(Saved data entries)
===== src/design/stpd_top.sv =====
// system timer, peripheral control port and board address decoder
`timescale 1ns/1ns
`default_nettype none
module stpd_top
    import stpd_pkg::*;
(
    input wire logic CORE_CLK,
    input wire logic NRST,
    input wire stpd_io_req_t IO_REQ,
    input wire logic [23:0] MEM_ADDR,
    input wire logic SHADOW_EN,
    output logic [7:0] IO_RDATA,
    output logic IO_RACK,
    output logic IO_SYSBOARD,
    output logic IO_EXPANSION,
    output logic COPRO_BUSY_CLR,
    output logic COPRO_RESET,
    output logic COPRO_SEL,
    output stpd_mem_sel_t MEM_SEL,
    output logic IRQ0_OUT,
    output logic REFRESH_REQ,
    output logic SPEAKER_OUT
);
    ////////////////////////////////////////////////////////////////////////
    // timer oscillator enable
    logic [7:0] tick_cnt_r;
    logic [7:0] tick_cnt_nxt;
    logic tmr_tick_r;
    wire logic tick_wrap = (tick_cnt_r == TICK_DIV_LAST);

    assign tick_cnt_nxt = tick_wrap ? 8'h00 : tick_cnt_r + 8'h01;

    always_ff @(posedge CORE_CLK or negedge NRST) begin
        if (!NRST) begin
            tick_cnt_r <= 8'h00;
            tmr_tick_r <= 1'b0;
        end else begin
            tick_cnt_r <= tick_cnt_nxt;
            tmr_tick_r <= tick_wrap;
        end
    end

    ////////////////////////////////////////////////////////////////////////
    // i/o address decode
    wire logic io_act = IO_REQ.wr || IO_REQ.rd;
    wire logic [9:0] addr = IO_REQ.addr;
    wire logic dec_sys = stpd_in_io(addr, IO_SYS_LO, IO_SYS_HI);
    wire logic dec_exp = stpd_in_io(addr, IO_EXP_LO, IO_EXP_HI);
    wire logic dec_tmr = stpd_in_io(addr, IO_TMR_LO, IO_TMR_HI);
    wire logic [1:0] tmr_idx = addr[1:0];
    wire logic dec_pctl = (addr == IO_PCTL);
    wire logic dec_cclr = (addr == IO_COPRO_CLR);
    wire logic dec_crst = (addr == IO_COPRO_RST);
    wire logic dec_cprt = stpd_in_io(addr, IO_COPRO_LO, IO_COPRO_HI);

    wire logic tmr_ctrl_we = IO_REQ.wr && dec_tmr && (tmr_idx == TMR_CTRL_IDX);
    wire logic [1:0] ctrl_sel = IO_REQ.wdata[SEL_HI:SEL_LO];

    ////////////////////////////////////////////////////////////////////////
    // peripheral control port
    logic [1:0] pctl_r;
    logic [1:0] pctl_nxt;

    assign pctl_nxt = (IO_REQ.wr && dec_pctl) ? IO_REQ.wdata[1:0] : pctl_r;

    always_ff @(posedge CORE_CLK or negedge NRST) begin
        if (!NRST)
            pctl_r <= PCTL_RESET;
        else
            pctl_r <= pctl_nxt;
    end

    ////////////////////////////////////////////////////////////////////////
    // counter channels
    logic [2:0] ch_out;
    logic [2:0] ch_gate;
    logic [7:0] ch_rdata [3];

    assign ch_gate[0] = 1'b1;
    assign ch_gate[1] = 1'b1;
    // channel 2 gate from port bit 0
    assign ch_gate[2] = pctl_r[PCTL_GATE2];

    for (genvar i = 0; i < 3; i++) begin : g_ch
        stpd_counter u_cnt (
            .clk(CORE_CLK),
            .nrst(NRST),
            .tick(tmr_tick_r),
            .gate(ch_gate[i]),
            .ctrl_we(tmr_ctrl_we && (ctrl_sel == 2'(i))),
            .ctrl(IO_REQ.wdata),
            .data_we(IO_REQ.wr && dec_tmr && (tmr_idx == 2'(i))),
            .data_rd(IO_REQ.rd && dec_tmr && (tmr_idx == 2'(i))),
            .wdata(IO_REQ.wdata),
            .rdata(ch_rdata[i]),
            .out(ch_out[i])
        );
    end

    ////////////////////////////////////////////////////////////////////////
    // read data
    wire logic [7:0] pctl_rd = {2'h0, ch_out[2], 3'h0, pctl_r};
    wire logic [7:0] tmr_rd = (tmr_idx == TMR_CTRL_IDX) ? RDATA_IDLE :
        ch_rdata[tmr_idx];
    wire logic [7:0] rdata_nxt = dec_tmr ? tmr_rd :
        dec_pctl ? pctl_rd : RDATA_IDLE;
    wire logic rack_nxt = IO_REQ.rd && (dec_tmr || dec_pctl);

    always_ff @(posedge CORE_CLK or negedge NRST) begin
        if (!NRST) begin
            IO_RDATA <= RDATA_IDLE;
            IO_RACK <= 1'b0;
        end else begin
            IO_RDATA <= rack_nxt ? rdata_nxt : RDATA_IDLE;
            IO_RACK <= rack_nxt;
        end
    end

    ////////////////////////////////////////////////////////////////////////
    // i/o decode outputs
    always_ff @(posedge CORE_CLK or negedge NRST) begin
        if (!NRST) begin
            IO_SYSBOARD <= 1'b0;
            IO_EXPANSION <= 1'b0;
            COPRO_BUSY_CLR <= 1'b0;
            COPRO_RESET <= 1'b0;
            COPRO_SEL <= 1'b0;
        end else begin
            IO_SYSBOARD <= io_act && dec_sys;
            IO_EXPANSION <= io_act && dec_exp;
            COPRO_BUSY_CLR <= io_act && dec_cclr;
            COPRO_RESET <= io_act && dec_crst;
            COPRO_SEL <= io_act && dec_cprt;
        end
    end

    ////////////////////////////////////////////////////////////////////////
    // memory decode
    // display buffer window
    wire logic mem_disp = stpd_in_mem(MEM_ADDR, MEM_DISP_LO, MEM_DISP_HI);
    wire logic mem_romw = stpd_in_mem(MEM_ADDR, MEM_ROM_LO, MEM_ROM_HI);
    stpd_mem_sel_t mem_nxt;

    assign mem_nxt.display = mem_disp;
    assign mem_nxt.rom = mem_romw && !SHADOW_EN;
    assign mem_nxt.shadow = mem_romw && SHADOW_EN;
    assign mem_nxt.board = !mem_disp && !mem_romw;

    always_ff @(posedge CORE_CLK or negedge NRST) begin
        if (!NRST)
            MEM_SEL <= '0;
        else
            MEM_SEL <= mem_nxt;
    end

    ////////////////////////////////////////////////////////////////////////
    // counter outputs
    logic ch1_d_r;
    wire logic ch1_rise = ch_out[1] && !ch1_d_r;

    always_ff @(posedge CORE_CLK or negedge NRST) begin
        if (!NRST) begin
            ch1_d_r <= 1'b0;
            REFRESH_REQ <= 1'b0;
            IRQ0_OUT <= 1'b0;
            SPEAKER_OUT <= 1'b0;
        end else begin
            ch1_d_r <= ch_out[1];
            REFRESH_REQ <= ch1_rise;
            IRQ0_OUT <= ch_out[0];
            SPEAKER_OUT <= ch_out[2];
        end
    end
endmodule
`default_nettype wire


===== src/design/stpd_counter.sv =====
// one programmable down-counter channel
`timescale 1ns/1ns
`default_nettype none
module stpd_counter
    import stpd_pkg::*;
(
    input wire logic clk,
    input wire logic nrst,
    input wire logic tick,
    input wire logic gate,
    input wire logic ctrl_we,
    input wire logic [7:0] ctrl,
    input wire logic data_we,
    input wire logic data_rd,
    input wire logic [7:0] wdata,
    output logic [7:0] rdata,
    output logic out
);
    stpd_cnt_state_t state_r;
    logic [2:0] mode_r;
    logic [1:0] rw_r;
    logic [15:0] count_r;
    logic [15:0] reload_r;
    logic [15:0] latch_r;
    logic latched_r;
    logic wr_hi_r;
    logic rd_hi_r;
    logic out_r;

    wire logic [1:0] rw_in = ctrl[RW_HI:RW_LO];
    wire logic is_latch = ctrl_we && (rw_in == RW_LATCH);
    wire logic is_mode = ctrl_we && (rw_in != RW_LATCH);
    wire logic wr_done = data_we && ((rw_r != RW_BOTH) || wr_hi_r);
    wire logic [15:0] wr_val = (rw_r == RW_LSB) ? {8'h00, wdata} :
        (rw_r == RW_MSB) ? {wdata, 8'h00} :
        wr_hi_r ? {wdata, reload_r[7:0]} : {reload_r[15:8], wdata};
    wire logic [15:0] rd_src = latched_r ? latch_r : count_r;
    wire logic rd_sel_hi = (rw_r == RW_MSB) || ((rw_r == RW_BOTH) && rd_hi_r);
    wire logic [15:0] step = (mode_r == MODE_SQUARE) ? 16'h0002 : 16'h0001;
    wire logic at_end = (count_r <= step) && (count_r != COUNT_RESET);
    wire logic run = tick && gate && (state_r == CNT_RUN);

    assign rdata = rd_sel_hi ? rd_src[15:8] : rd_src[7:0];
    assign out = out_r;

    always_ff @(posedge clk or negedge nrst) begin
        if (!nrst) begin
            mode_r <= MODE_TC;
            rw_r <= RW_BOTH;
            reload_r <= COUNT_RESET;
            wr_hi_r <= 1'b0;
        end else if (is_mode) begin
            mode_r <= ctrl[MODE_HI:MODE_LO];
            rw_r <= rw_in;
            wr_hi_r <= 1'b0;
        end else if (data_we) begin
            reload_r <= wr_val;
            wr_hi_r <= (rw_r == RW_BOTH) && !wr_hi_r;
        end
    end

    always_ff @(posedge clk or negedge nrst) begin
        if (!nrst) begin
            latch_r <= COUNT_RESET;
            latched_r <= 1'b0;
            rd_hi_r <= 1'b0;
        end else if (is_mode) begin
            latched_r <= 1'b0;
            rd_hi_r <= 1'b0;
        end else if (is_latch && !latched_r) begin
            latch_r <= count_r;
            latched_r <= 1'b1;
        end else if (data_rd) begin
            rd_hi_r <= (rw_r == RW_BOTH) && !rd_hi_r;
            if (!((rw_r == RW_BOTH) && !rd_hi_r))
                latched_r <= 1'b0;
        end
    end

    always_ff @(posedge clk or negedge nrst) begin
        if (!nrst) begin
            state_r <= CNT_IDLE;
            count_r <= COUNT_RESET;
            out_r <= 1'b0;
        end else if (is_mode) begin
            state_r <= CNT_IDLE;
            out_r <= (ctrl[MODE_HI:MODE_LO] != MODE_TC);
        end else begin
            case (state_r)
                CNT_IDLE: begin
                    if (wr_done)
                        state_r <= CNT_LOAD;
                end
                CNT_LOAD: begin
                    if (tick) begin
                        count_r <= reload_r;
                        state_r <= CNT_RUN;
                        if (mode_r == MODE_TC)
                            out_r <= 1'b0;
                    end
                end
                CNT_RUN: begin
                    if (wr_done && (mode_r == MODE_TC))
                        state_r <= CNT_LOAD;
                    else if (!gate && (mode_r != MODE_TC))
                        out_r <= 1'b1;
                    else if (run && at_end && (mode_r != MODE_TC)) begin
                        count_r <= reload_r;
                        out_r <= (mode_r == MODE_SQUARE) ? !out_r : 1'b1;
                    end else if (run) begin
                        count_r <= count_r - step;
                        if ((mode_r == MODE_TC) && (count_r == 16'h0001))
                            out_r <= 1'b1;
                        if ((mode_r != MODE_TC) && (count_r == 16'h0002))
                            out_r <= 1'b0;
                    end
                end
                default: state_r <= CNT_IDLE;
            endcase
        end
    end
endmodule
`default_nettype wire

• _WHAT THIS TASK INVOLVES_
Using the records above, report each line with the string "address".

• _WRITTEN ANSWER_
// system timer, peripheral control port and board address decoder
    // i/o address decode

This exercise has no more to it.